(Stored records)
◆ ◆ ◆ ◆ ◆
`timescale 1ns / 1ps
module axi_tlp_encoder 
#(
parameter AXIWIDTH = 8    
)
(
input clk,
input reset,
input [7:0] cfg_bus_number,
input [4:0] cfg_device_number,
input [2:0] cfg_function_number,
input [31:0]cfg_rd_data,
input cfg_valid,
input               req_compl,
input [2:0] 			compl_code,
output reg          tlp_encoder_ready,
input [2:0]         tenc_tc,
input [1:0]         tenc_attr,
input [9:0]         tenc_len,
input [15:0]        tenc_rid,
input [7:0]         tenc_tag,
input [7:0]         tenc_be,
input [12:0]        tenc_addr,
input 						a4lm_valid,
input [31:0]				a4lm_data,
input [1:0] 				a4lm_err_code,
input 				fifo1_full_flag,
input 				fifo1_empty_flag,
output reg       	fifo1_rd_cmd,
input	[131:0]		fifo1_rd_data,
output reg 								tx_tvalid,
output reg [8*AXIWIDTH-1:0] tx_tdata,
input 									tx_tready,
output reg [AXIWIDTH-1:0] tx_tstrb,
output reg								 tx_tlast
);
localparam [2:0] idle = 3'b000,
						cfg_rd_state = 3'b001,
						cfg_wr_state = 3'b010,
						reg_rd_state = 3'b100,
						adc_mem_state0 = 3'b101,
						adc_mem_state1 = 3'b110,
						adc_mem_state2 = 3'b011,
						waiting = 3'b111;
localparam PIO_64_CPLD_FMT_TYPE = 7'b10_01010;
localparam PIO_64_CPL_FMT_TYPE  = 7'b00_01010;
localparam [2:0] reg_rd_compl = 3'b001,
						cfg_rd_compl = 3'b010,
						cfg_wr_compl = 3'b011,
						adc_mem_compl = 3'b100;
reg [2:0] state_reg;
reg err_reg;
reg [131:0] 	buffer;
reg [31:0]     buffer0;
reg [9:0]	 counter;
reg [15:0] 	requester_id;
reg [7:0]	tag_reg;
reg [11:0] 	byte_count_reg;
reg [1:0] compl_reg;
reg [6:0] lower_addr;
reg flag0;
reg flag1;
reg flag2;
reg flag3;
always @(*)
begin
	byte_count_reg = 12'd0;
	casex (tenc_be[7:0])
		8'b00001xx1: byte_count_reg = 4;
		8'b000001x1: byte_count_reg = 3;
		8'b00001x10: byte_count_reg = 3;
		8'b00000011: byte_count_reg = 2;
		8'b00000110: byte_count_reg = 2;
		8'b00001100: byte_count_reg = 2;
		8'b00000001: byte_count_reg = 1;
		8'b00000010: byte_count_reg = 1;
		8'b00000100: byte_count_reg = 1;
		8'b00001000: byte_count_reg = 1;
		8'b00000000: byte_count_reg = 1;
		8'b1xxxxxx1: byte_count_reg = (tenc_len << 2);
		8'b01xxxxx1: byte_count_reg = (tenc_len << 2)-1;
		8'b001xxxx1: byte_count_reg = (tenc_len << 2)-2;
		8'b0001xxx1: byte_count_reg = (tenc_len << 2)-3;
		8'b1xxxxx10: byte_count_reg = (tenc_len << 2)-1;
		8'b01xxxx10: byte_count_reg = (tenc_len << 2)-2;
		8'b001xxx10: byte_count_reg = (tenc_len << 2)-3;
		8'b0001xx10: byte_count_reg = (tenc_len << 2)-4;
		8'b1xxxx100: byte_count_reg = (tenc_len << 2)-2;
		8'b01xxx100: byte_count_reg = (tenc_len << 2)-3;
		8'b001xx100: byte_count_reg = (tenc_len << 2)-4;
		8'b0001x100: byte_count_reg = (tenc_len << 2)-5;
		8'b0001x100: byte_count_reg = (tenc_len << 2)-5;
		8'b1xxx1000: byte_count_reg = (tenc_len << 2)-3;
		8'b01xx1000: byte_count_reg = (tenc_len << 2)-4;
		8'b001x1000: byte_count_reg = (tenc_len << 2)-5;
		8'b00011000: byte_count_reg = (tenc_len << 2)-6;
	endcase
end
always@(posedge clk)
begin
if(reset)
	begin
		state_reg <= idle;
		tlp_encoder_ready <= 1'b0;
		fifo1_rd_cmd = 1'b0;
		tx_tvalid <= 1'b0;
		tx_tdata <= 0;
		tx_tstrb <= 0;
		tx_tlast <= 1'b0;
	end
else
	begin
		case(state_reg)
			idle:
				begin
					flag2 <= 0;
					buffer0 <= 0;
					flag3 <= 0;
					flag0 <= 0;
					flag1 <= 0;
					requester_id <= 0;
					tag_reg <= 0;
					compl_reg <= 0;
					counter = 0;
					err_reg <= 0;
					tlp_encoder_ready <= 1'b1;
					fifo1_rd_cmd = 0;
					tx_tvalid <= 0;
					tx_tdata <= 0;
					tx_tstrb <= 0;
					tx_tlast <= 0;
					err_reg <= 0;
					buffer <= 0;
					if(req_compl&~(fifo1_empty_flag  & fifo1_full_flag))
						begin
							tlp_encoder_ready <= 1'b0;
							case(compl_code)
									reg_rd_compl:
										begin
											tx_tdata[30:24] <= PIO_64_CPLD_FMT_TYPE;
											state_reg <= waiting;
											compl_reg <= 2'd1;
											tx_tdata[9:0] <= 10'b1;  
											tx_tdata[43:32] <= byte_count_reg;
											flag0 <= 1;
										end
									cfg_rd_compl:
										begin
											tx_tdata[30:24] <= PIO_64_CPLD_FMT_TYPE;
											state_reg <= waiting;
											compl_reg <= 2'd2;
											tx_tdata[9:0] <= 10'b1;  
											tx_tdata[43:32] <= 4;
											tx_tdata[47:45] <= 000;
											flag0 <= 1;
										end
									cfg_wr_compl:
										begin
											tx_tvalid <= 1'b1;
											tx_tdata[30:24] <= PIO_64_CPL_FMT_TYPE;
											state_reg <= cfg_wr_state;
											tx_tdata[9:0] <= 10'b1;  
											tx_tdata[47:45] <= 000;
											tx_tdata[43:32] <= 4;
										end
									adc_mem_compl:
										begin
											flag0 <= 1;
											compl_reg <= 2'd3;
											tx_tdata[30:24] <= PIO_64_CPLD_FMT_TYPE;
											state_reg <= waiting;
											tx_tdata[9:0] <= tenc_len; 
											counter = tenc_len;
											tx_tdata[43:32] <= byte_count_reg;
										end
							endcase
							requester_id <= tenc_rid;
							tag_reg <= tenc_tag;
							tx_tdata[63:48] <= {	cfg_bus_number,
														cfg_device_number,
														cfg_function_number  
														};
							tx_tdata[44] <= 1'b0; 
							tx_tdata[31] <= 0;
							tx_tdata[23] <= 1'b0;
							tx_tdata[22:20] <= tenc_tc;
							tx_tdata[19:14] <= 6'b0;
							tx_tdata[13:12] <= tenc_attr;
							tx_tdata[11:10] <= 2'b0;
							tx_tstrb   <= 8'hFF;
							flag1 <= 0;
						end
				end
			waiting:
				begin
					if(flag1 == 0)
						begin
							casex ({flag0, tenc_be[3:0]})
								5'b0_xxxx : lower_addr <= 7'h0;
								5'bx_0000 : lower_addr <= {tenc_addr[4:0], 2'b00};
								5'bx_xxx1 : lower_addr <= {tenc_addr[4:0], 2'b00};
								5'bx_xx10 : lower_addr <= {tenc_addr[4:0], 2'b01};
								5'bx_x100 : lower_addr <= {tenc_addr[4:0], 2'b10};
								5'bx_1000 : lower_addr <= {tenc_addr[4:0], 2'b11};
							endcase
							flag1 <= 1;
						end
					case(compl_reg)
						2'd1:  
							begin
								if(a4lm_valid)
									begin
										case(a4lm_err_code)
											2'b10:
												begin
													tx_tdata[30:24] <= PIO_64_CPL_FMT_TYPE;
													tx_tdata[47:45] <= 3'b100; 
													err_reg <= 1'b1;
												end
											2'b01:
												begin
													tx_tdata[30:24] <= PIO_64_CPL_FMT_TYPE;
													tx_tdata[47:45] <= 3'b001; 
													err_reg <= 1'b1;
												end
											2'b00:
												begin
													tx_tdata[47:45] <= 3'b000;
													buffer[31:0] <= a4lm_data;
												end
										endcase
										tx_tvalid <= 1;
										state_reg <= reg_rd_state;
									end
							end
						2'd2:  
							begin
								if(cfg_valid)
									begin
										buffer[31:0] <= cfg_rd_data;
										tx_tvalid <= 1'b1;
										state_reg <= cfg_rd_state;
									end
							end
						2'd3:  
							begin
								if(fifo1_empty_flag == 0)
									begin
										tx_tdata[47:45] <= 3'b000;
										state_reg <= adc_mem_state0;
										fifo1_rd_cmd <= 1'b1;
									end
							end
					endcase
				end
			reg_rd_state:
				begin
					if(tx_tready)
						begin
							if(err_reg)
								begin
									tx_tdata[63:32] <= 32'h0;
									tx_tstrb   <= 8'h0F;
								end
							else
								begin
									tx_tstrb   <= 8'hFF;
									tx_tdata[63:32] <= buffer[31:0];
								end
							tx_tdata[31:16] <= requester_id;
							tx_tdata[15:8] <= tag_reg;
							tx_tdata[7] <= 1'b0;
							tx_tdata[6:0] <= lower_addr;
							tx_tlast <= 1'b1;
							state_reg <= idle;
						end
				end
			cfg_rd_state:
				begin
					if(tx_tready)
						begin
							tx_tstrb <= 8'hFF;
							tx_tlast <= 1'b1;
							state_reg <= idle;
							tx_tdata[63:32] <= buffer[31:0];
							tx_tdata[31:16] <= requester_id;
							tx_tdata[15:8] <= tag_reg;
							tx_tdata[7] <= 1'b0;
							tx_tdata[6:0] <= 7'b0;
						end
				end
			cfg_wr_state:
				begin
					if(tx_tready)
						begin
							tx_tstrb <= 8'h0F;
							tx_tlast <= 1'b1;
							state_reg <= idle;
							tx_tdata[31:16] <= tenc_rid;
							tx_tdata[15:8] <= tenc_tag;
							tx_tdata[7] <= 1'b0;
							tx_tdata[6:0] <= 7'b0;
						end
				end
			adc_mem_state0:
				begin
					buffer <= fifo1_rd_data;
					state_reg <= adc_mem_state1;
					fifo1_rd_cmd <= 1'b0;
					tx_tvalid <= 1'b1;
				end
			adc_mem_state1:
				begin
					if(tx_tready)
						begin
							tx_tdata[31:16] <= requester_id;
							tx_tdata[15:8] <= tag_reg;
							tx_tdata[7] <= 1'b0;
							tx_tdata[6:0] <= lower_addr;
							tx_tdata[63:32] <= buffer[31:0];
							state_reg <= adc_mem_state2;
							counter = counter - 1'b1;
						end
				end
			adc_mem_state2:
				begin
					case(counter)
					10'd1:
						begin
							state_reg <= idle;
							tx_tlast <= 1'b1;
							tx_tdata[63:32] <= 0;
							if(~buffer[130])
								begin
									tx_tdata[31:0] <= buffer[63:32];
								end
							else
								begin
									tx_tdata[31:0] <= buffer0;
								end
							tx_tstrb <= 8'h0F;
						end
					10'd3:
						begin
							fifo1_rd_cmd <= 1'b0;
							counter = counter - 2;
							buffer0 <= buffer[127:96];
							tx_tdata <= buffer[95:32];
							tx_tstrb <= 8'hFF;
						end
					default:
						begin
							if(counter[1])
								begin
									fifo1_rd_cmd <= 1'b1;
									buffer0 <= buffer[127:96];
									tx_tdata <= buffer[95:32];
									counter = counter - 2;
								end
							else
								begin
									fifo1_rd_cmd <= 1'b0;
									tx_tdata[31:0] <= buffer0;
									tx_tdata[63:32] <= fifo1_rd_data[31:0];
									buffer = fifo1_rd_data;
									counter = counter - 2;
								end
						end
					endcase
				end
		endcase
	end
end
endmodule
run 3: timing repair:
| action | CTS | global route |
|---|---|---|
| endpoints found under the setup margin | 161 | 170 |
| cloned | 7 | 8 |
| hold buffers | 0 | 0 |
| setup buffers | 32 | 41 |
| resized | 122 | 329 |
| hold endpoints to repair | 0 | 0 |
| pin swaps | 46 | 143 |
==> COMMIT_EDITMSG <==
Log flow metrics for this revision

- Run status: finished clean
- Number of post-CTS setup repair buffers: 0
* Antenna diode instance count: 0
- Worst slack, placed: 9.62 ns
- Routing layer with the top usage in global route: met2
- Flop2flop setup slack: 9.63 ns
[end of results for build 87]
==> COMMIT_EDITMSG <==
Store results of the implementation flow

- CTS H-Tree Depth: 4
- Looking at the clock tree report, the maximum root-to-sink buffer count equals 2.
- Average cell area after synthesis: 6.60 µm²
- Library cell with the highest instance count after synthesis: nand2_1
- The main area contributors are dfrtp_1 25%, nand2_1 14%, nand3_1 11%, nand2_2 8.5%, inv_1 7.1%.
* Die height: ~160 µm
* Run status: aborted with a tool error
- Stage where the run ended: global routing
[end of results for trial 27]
◆ ◆ ◆ ◆ ◆
**WHAT YOU NEED TO DO:** The word to find is "instance". Copy every line of the data that holds it.

**TASK RESULT:**
* Antenna diode instance count: 0
- Library cell with the highest instance count after synthesis: nand2_1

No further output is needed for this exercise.